Problem description –
Go through the entries below, tally each line that has the word "input", and give only the total.

Provided entries –
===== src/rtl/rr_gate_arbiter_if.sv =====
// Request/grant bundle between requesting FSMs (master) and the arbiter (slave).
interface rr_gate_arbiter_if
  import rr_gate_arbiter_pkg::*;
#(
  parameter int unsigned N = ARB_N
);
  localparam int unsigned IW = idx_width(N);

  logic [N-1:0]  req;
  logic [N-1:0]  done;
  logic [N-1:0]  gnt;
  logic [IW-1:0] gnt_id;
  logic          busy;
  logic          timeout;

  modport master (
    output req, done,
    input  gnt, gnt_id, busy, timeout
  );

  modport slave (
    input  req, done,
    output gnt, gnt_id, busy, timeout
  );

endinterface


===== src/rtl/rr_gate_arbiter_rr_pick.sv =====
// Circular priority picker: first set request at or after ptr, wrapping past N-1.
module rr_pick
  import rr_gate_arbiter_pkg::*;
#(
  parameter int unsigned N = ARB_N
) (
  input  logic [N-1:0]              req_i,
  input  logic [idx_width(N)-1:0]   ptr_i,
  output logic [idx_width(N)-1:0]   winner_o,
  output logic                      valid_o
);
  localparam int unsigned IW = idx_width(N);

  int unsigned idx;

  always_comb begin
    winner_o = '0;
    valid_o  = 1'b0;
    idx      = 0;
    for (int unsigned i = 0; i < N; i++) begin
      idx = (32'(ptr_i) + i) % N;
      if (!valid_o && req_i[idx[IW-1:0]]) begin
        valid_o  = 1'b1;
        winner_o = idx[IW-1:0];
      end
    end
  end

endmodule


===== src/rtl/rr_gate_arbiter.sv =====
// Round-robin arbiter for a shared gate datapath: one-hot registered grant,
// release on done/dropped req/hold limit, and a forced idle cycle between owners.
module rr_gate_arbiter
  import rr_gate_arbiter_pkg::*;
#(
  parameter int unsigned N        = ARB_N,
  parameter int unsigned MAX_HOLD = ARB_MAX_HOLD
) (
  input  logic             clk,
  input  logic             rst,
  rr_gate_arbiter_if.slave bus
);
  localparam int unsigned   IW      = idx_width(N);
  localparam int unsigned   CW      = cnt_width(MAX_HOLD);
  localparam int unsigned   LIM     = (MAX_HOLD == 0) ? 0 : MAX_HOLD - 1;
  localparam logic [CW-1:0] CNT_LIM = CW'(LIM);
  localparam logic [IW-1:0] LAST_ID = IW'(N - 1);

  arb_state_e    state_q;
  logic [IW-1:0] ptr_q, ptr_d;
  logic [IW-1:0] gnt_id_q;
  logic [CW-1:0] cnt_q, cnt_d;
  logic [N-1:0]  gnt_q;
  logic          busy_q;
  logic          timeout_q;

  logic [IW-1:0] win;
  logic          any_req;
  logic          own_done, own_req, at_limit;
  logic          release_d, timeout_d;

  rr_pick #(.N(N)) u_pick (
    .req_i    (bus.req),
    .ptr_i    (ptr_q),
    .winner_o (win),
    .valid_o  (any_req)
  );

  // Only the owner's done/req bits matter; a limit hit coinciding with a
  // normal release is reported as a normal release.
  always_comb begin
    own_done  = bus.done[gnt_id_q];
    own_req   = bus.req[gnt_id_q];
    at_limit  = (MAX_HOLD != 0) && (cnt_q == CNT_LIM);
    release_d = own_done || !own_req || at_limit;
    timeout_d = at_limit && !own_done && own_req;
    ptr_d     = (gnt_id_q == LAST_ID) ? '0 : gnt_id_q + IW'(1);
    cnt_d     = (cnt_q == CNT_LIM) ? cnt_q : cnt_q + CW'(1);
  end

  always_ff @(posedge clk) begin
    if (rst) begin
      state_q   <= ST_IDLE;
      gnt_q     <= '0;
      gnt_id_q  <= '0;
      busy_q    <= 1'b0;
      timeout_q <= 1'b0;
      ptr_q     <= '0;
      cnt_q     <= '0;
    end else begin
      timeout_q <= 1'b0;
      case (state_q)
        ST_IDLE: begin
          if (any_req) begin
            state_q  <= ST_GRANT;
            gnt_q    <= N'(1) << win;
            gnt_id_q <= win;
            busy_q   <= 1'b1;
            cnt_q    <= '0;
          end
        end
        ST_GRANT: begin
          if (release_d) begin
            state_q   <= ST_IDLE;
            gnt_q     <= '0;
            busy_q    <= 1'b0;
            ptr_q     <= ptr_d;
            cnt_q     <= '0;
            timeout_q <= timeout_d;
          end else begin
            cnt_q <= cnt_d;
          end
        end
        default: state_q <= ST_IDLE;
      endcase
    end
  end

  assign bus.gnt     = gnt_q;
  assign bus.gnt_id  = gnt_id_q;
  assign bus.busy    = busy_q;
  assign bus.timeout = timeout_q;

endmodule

Result of the task –
6